Bayesian-based withdrawal estimates using pharmacokinetic parameters for two capsaicinoid-containing products administered to horses.

Abstract

Capsaicinoids deter horses from chewing on bandages and are applied topically to provide analgesia to musculoskeletal injuries. They are banned during competition due to their nerve blocking properties. The pharmacokinetics of oral (PO) and direct gastric administration via nasogastric tube (NG), or topical (TOP) administration of two capsaicinoid-containing products were investigated, and the withdrawal times required prior to competition were estimated.
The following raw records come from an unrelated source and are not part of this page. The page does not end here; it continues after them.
### src/rtl/mmcm_phase_servo_if.sv
// MMCM dynamic phase-shift port for one channel.
// psen is a one-cycle request qualified by psincdec; the MMCM answers with a
// one-cycle psdone some cycles later, and only one request is ever outstanding.
interface mmcm_phase_servo_if;
    logic psen;
    logic psincdec;
    logic psdone;

    modport master (output psen, output psincdec, input psdone);
    modport slave  (input psen, input psincdec, output psdone);
endinterface

### src/rtl/mmcm_phase_servo_ch.sv
// One servo channel: integrates early/late strobes and issues single MMCM
// fine-phase steps, tracking the net step count, lock and timeout status.
module mmcm_servo_ch
    import mmcm_servo_pkg::*;
#(
    parameter int ACC_W       = DEF_ACC_W,
    parameter int THRESH      = DEF_THRESH,
    parameter int TIMEOUT_CYC = DEF_TIMEOUT_CYC,
    parameter int SETTLE_CYC  = DEF_SETTLE_CYC,
    parameter int LOCK_CYC    = DEF_LOCK_CYC
) (
    input  logic                    clk_i,
    input  logic                    rst_n_i,
    input  logic                    enable_i,
    input  logic                    early_i,
    input  logic                    late_i,
    mmcm_phase_servo_if.master      ps,
    output logic signed [POS_W-1:0] phase_pos_o,
    output logic                    locked_o,
    output logic                    timeout_err_o,
    output servo_state_e            state_o
);

    localparam int CNT_W = $clog2(max_int(TIMEOUT_CYC, SETTLE_CYC) + 1);
    localparam int LCK_W = $clog2(LOCK_CYC + 1);

    localparam logic signed [ACC_W-1:0] ACC_ONE = ACC_W'(1);
    localparam logic signed [ACC_W-1:0] ACC_MAX = ACC_W'((2 ** (ACC_W - 1)) - 1);
    localparam logic signed [ACC_W-1:0] ACC_MIN = -ACC_MAX;
    localparam logic signed [ACC_W-1:0] TH_P    = ACC_W'(THRESH);
    localparam logic signed [ACC_W-1:0] TH_N    = -TH_P;

    servo_state_e             state_q, state_d;
    logic signed [ACC_W-1:0]  acc_q, acc_d;
    logic                     incdec_q, incdec_d;
    logic [CNT_W-1:0]         cnt_q, cnt_d;
    logic [LCK_W-1:0]         lock_q, lock_d;
    logic signed [POS_W-1:0]  pos_q, pos_d;
    logic                     terr_q, terr_d;
    logic                     step_go;

    always_ff @(posedge clk_i or negedge rst_n_i) begin
        if (!rst_n_i) begin
            state_q  <= ST_IDLE;
            acc_q    <= '0;
            incdec_q <= 1'b0;
            cnt_q    <= '0;
            lock_q   <= '0;
            pos_q    <= '0;
            terr_q   <= 1'b0;
        end else begin
            state_q  <= state_d;
            acc_q    <= acc_d;
            incdec_q <= incdec_d;
            cnt_q    <= cnt_d;
            lock_q   <= lock_d;
            pos_q    <= pos_d;
            terr_q   <= terr_d;
        end
    end

    always_comb begin
        state_d  = state_q;
        acc_d    = acc_q;
        incdec_d = incdec_q;
        cnt_d    = cnt_q;
        lock_d   = '0;
        pos_d    = pos_q;
        terr_d   = terr_q;
        step_go  = 1'b0;

        // Opposing strobes in the same cycle cancel out.
        if (late_i && !early_i) begin
            if (acc_q != ACC_MAX) acc_d = acc_q + ACC_ONE;
        end else if (early_i && !late_i) begin
            if (acc_q != ACC_MIN) acc_d = acc_q - ACC_ONE;
        end

        unique case (state_q)
            ST_IDLE: begin
                if (enable_i && (acc_q >= TH_P || acc_q <= TH_N)) begin
                    step_go  = 1'b1;
                    incdec_d = (acc_q >= TH_P);
                    state_d  = ST_STEP;
                end
            end
            ST_STEP: begin
                cnt_d   = '0;
                state_d = ST_WAIT_DONE;
            end
            ST_WAIT_DONE: begin
                if (ps.psdone) begin
                    acc_d   = '0;
                    cnt_d   = '0;
                    state_d = ST_SETTLE;
                    if (incdec_q) begin
                        if (pos_q != POS_MAX) pos_d = pos_q + POS_ONE;
                    end else begin
                        if (pos_q != POS_MIN) pos_d = pos_q - POS_ONE;
                    end
                end else if (cnt_q == CNT_W'(TIMEOUT_CYC - 1)) begin
                    terr_d  = 1'b1;
                    acc_d   = '0;
                    cnt_d   = '0;
                    state_d = ST_IDLE;
                end else begin
                    cnt_d = cnt_q + CNT_W'(1);
                end
            end
            ST_SETTLE: begin
                acc_d = '0;
                if (cnt_q == CNT_W'(SETTLE_CYC - 1)) begin
                    cnt_d   = '0;
                    state_d = ST_IDLE;
                end else begin
                    cnt_d = cnt_q + CNT_W'(1);
                end
            end
            default: state_d = ST_IDLE;
        endcase

        if (!enable_i) acc_d = '0;

        // Lock counts quiet idle cycles and saturates at the lock threshold.
        if (state_q == ST_IDLE && enable_i && !step_go) begin
            lock_d = (lock_q == LCK_W'(LOCK_CYC)) ? lock_q : lock_q + LCK_W'(1);
        end
    end

    assign ps.psen       = (state_q == ST_STEP);
    assign ps.psincdec   = (state_q == ST_STEP) && incdec_q;
    assign phase_pos_o   = pos_q;
    assign locked_o      = (lock_q == LCK_W'(LOCK_CYC)) && enable_i;
    assign timeout_err_o = terr_q;
    assign state_o       = state_q;

endmodule

### src/rtl/mmcm_phase_servo.sv
// Multi-channel MMCM phase servo: reset synchroniser plus N_CH independent
// servo channels, each talking to its MMCM through a phase-shift interface.
module mmcm_phase_servo
    import mmcm_servo_pkg::*;
#(
    parameter int N_CH        = DEF_N_CH,
    parameter int ACC_W       = DEF_ACC_W,
    parameter int THRESH      = DEF_THRESH,
    parameter int TIMEOUT_CYC = DEF_TIMEOUT_CYC,
    parameter int SETTLE_CYC  = DEF_SETTLE_CYC,
    parameter int LOCK_CYC    = DEF_LOCK_CYC
) (
    input  logic                      clk_in,
    input  logic                      reset_in_n,
    input  logic                      enable,
    input  logic [N_CH-1:0]           early,
    input  logic [N_CH-1:0]           late,
    input  logic [N_CH-1:0]           psdone,
    output logic [N_CH-1:0]           psen,
    output logic [N_CH-1:0]           psincdec,
    output logic [N_CH*POS_W-1:0]     phase_pos,
    output logic [N_CH-1:0]           locked,
    output logic [N_CH-1:0]           timeout_err,
    output logic [N_CH*STATE_W-1:0]   fsm_state
);

    // Assert asynchronously, release two clocks after reset_in_n rises.
    logic [1:0] rst_sync_q;
    logic       rst_n_sync;

    always_ff @(posedge clk_in or negedge reset_in_n) begin
        if (!reset_in_n) rst_sync_q <= 2'b00;
        else             rst_sync_q <= {rst_sync_q[0], 1'b1};
    end

    assign rst_n_sync = rst_sync_q[1];

    for (genvar g = 0; g < N_CH; g++) begin : g_ch
        mmcm_phase_servo_if ps_if ();
        servo_state_e       ch_state;

        assign ps_if.psdone = psdone[g];
        assign psen[g]      = ps_if.psen;
        assign psincdec[g]  = ps_if.psincdec;

        mmcm_servo_ch #(
            .ACC_W       (ACC_W),
            .THRESH      (THRESH),
            .TIMEOUT_CYC (TIMEOUT_CYC),
            .SETTLE_CYC  (SETTLE_CYC),
            .LOCK_CYC    (LOCK_CYC)
        ) u_ch (
            .clk_i         (clk_in),
            .rst_n_i       (rst_n_sync),
            .enable_i      (enable),
            .early_i       (early[g]),
            .late_i        (late[g]),
            .ps            (ps_if),
            .phase_pos_o   (phase_pos[g*POS_W +: POS_W]),
            .locked_o      (locked[g]),
            .timeout_err_o (timeout_err[g]),
            .state_o       (ch_state)
        );

        assign fsm_state[g*STATE_W +: STATE_W] = ch_state;
    end

endmodule
`src/rtl/control_unit_pkg.sv`:
```
// Shared decode constants for the RV32I control unit: opcodes, select encodings, control bundle.
package control_unit_pkg;

    localparam int unsigned INSTR_W  = 32;
    localparam int unsigned OPCODE_W = 7;
    localparam int unsigned FUNCT3_W = 3;
    localparam int unsigned ALU_W    = 4;

    localparam logic [OPCODE_W-1:0] OPC_OP     = 7'b0110011;
    localparam logic [OPCODE_W-1:0] OPC_OP_IMM = 7'b0010011;
    localparam logic [OPCODE_W-1:0] OPC_LOAD   = 7'b0000011;
    localparam logic [OPCODE_W-1:0] OPC_STORE  = 7'b0100011;
    localparam logic [OPCODE_W-1:0] OPC_BRANCH = 7'b1100011;
    localparam logic [OPCODE_W-1:0] OPC_JAL    = 7'b1101111;
    localparam logic [OPCODE_W-1:0] OPC_JALR   = 7'b1100111;
    localparam logic [OPCODE_W-1:0] OPC_LUI    = 7'b0110111;
    localparam logic [OPCODE_W-1:0] OPC_AUIPC  = 7'b0010111;
    localparam logic [OPCODE_W-1:0] OPC_FENCE  = 7'b0001111;
    localparam logic [OPCODE_W-1:0] OPC_SYSTEM = 7'b1110011;

    localparam logic [ALU_W-1:0] ALU_ADD    = 4'b0000;
    localparam logic [ALU_W-1:0] ALU_PASS_B = 4'b1111;

    typedef enum logic [2:0] {
        IMM_I = 3'b000,
        IMM_S = 3'b001,
        IMM_B = 3'b010,
        IMM_U = 3'b011,
        IMM_J = 3'b100
    } imm_sel_e;

    typedef enum logic [1:0] {
        WB_MEM = 2'b00,
        WB_ALU = 2'b01,
        WB_PC4 = 2'b10
    } wb_sel_e;

    typedef struct packed {
        logic                pc_sel;
        imm_sel_e            imm_sel;
        logic                reg_wen;
        logic                br_un;
        logic                alu_src1;
        logic                alu_src2;
        logic [ALU_W-1:0]    alu_sel;
        logic                mem_rw;
        logic [FUNCT3_W-1:0] ld_u;
        wb_sel_e             wb_sel;
    } ctrl_t;

    // FENCE and SYSTEM are legal encodings even though the core treats them as NOPs.
    function automatic logic opcode_defined(input logic [OPCODE_W-1:0] opc);
        case (opc)
            OPC_OP, OPC_OP_IMM, OPC_LOAD, OPC_STORE, OPC_BRANCH,
            OPC_JAL, OPC_JALR, OPC_LUI, OPC_AUIPC, OPC_FENCE, OPC_SYSTEM:
                opcode_defined = 1'b1;
            default:
                opcode_defined = 1'b0;
        endcase
    endfunction

endpackage

```
`src/rtl/control_unit_branch_resolve.sv`:
```
// Branch condition resolution from funct3 and the comparator flags.
module control_unit_branch_resolve
    import control_unit_pkg::*;
(
    input  logic [FUNCT3_W-1:0] funct3_i,
    input  logic                br_eq_i,
    input  logic                br_lt_i,
    output logic                taken_o,
    output logic                br_un_o,
    output logic                defined_o
);

    assign br_un_o = funct3_i[1];

    always_comb begin
        taken_o   = 1'b0;
        defined_o = 1'b1;
        case (funct3_i)
            3'b000:         taken_o = br_eq_i;
            3'b001:         taken_o = ~br_eq_i;
            3'b100, 3'b110: taken_o = br_lt_i;
            3'b101, 3'b111: taken_o = ~br_lt_i;
            default:        defined_o = 1'b0;
        endcase
    end

endmodule

```
`src/rtl/control_unit.sv`:
```
// Single-cycle RV32I main decoder. Define CONTROL_ILLEGAL_FLAG_EN to add the sticky
// illegal_instr register; otherwise clk and rst are unused.
module control_unit
    import control_unit_pkg::*;
(
    input  logic               clk,
    input  logic               rst,
    input  logic [INSTR_W-1:0] instr,
    input  logic               BrEq,
    input  logic               BrLT,
    output logic               PCSel,
    output logic [2:0]         ImmSel,
    output logic               RegWEn,
    output logic               BrUn,
    output logic               ALUsrc1,
    output logic               ALUsrc2,
    output logic [ALU_W-1:0]   AluSEL,
    output logic               MemRw,
    output logic [2:0]         ldU,
    output logic [1:0]         WBSel
`ifdef CONTROL_ILLEGAL_FLAG_EN
    ,
    output logic               illegal_instr
`endif
);

    logic [OPCODE_W-1:0] opcode;
    logic [FUNCT3_W-1:0] funct3;
    logic                br_taken;
    logic                br_un;
    logic                br_defined;
    ctrl_t               ctrl_c;

    assign opcode = instr[6:0];
    assign funct3 = instr[14:12];

    control_unit_branch_resolve u_branch_resolve (
        .funct3_i  (funct3),
        .br_eq_i   (BrEq),
        .br_lt_i   (BrLT),
        .taken_o   (br_taken),
        .br_un_o   (br_un),
        .defined_o (br_defined)
    );

    // Main decode; unlisted opcodes fall through to the NOP defaults.
    always_comb begin
        ctrl_c        = '0;
        ctrl_c.wb_sel = WB_ALU;
        case (opcode)
            OPC_OP: begin
                ctrl_c.reg_wen = 1'b1;
                ctrl_c.alu_sel = {instr[30], funct3};
            end
            OPC_OP_IMM: begin
                ctrl_c.reg_wen  = 1'b1;
                ctrl_c.alu_src2 = 1'b1;
                ctrl_c.alu_sel  = (funct3 == 3'b101) ? {instr[30], funct3} : {1'b0, funct3};
            end
            OPC_LOAD: begin
                ctrl_c.reg_wen  = 1'b1;
                ctrl_c.alu_src2 = 1'b1;
                ctrl_c.ld_u     = funct3;
                ctrl_c.wb_sel   = WB_MEM;
            end
            OPC_STORE: begin
                ctrl_c.imm_sel  = IMM_S;
                ctrl_c.alu_src2 = 1'b1;
                ctrl_c.mem_rw   = 1'b1;
                ctrl_c.ld_u     = funct3;
            end
            OPC_BRANCH: begin
                ctrl_c.imm_sel  = IMM_B;
                ctrl_c.alu_src1 = 1'b1;
                ctrl_c.alu_src2 = 1'b1;
                ctrl_c.br_un    = br_un;
                ctrl_c.pc_sel   = br_taken;
            end
            OPC_JAL: begin
                ctrl_c.pc_sel   = 1'b1;
                ctrl_c.imm_sel  = IMM_J;
                ctrl_c.alu_src1 = 1'b1;
                ctrl_c.alu_src2 = 1'b1;
                ctrl_c.reg_wen  = 1'b1;
                ctrl_c.wb_sel   = WB_PC4;
            end
            OPC_JALR: begin
                ctrl_c.pc_sel   = 1'b1;
                ctrl_c.alu_src2 = 1'b1;
                ctrl_c.reg_wen  = 1'b1;
                ctrl_c.wb_sel   = WB_PC4;
            end
            OPC_LUI: begin
                ctrl_c.imm_sel  = IMM_U;
                ctrl_c.alu_src2 = 1'b1;
                ctrl_c.alu_sel  = ALU_PASS_B;
                ctrl_c.reg_wen  = 1'b1;
            end
            OPC_AUIPC: begin
                ctrl_c.imm_sel  = IMM_U;
                ctrl_c.alu_src1 = 1'b1;
                ctrl_c.alu_src2 = 1'b1;
                ctrl_c.reg_wen  = 1'b1;
            end
            default: ;
        endcase
    end

    assign PCSel   = ctrl_c.pc_sel;
    assign ImmSel  = ctrl_c.imm_sel;
    assign RegWEn  = ctrl_c.reg_wen;
    assign BrUn    = ctrl_c.br_un;
    assign ALUsrc1 = ctrl_c.alu_src1;
    assign ALUsrc2 = ctrl_c.alu_src2;
    assign AluSEL  = ctrl_c.alu_sel;
    assign MemRw   = ctrl_c.mem_rw;
    assign ldU     = ctrl_c.ld_u;
    assign WBSel   = ctrl_c.wb_sel;

    logic unused_instr_bits;
    assign unused_instr_bits = &{1'b0, instr[31], instr[29:15], instr[11:7]};

`ifdef CONTROL_ILLEGAL_FLAG_EN
    logic illegal_q;
    logic illegal_d;
    logic bad_c;

    assign bad_c = (instr[1:0] != 2'b11) || !opcode_defined(opcode) ||
                   ((opcode == OPC_BRANCH) && !br_defined);

    always_comb begin
        illegal_d = illegal_q | bad_c;
    end

    // Sticky flag; reset takes priority over a same-edge set.
    always_ff @(posedge clk) begin
        if (rst) begin
            illegal_q <= 1'b0;
        end else begin
            illegal_q <= illegal_d;
        end
    end

    assign illegal_instr = illegal_q;
`else
    logic unused_cfg;
    assign unused_cfg = &{1'b0, clk, rst, br_defined};
`endif

endmodule

```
Capsaicin (CAP) and dihydrocapsaicin (DCAP) were quantified in plasma, and both compounds were best described by a delayed absorption two compartment elimination model following PO administration and by a first order absorption one compartment elimination model following TOP administration. Capsaicin and DCAP could not be quantified in most samples following NG administration. Following PO administration, the time to maximum plasma concentration (Tmax ) for CAP and DCAP was 0.25 (0.08-0.50) hr. Following TOP application, the Tmax for CAP and DCAP was 4 (2-6) and 5 (3-12) hr, respectively. By 8hr post-PO administration and 36hr post-TOP application, CAP and DCAP were below the lower limit of quantification. Capsaicin and DCAP were not detected in urine samples. Withdrawal times were predicted using the 99.99% credibility interval limits of the pharmacokinetic parameters calculated with Bayesian estimation.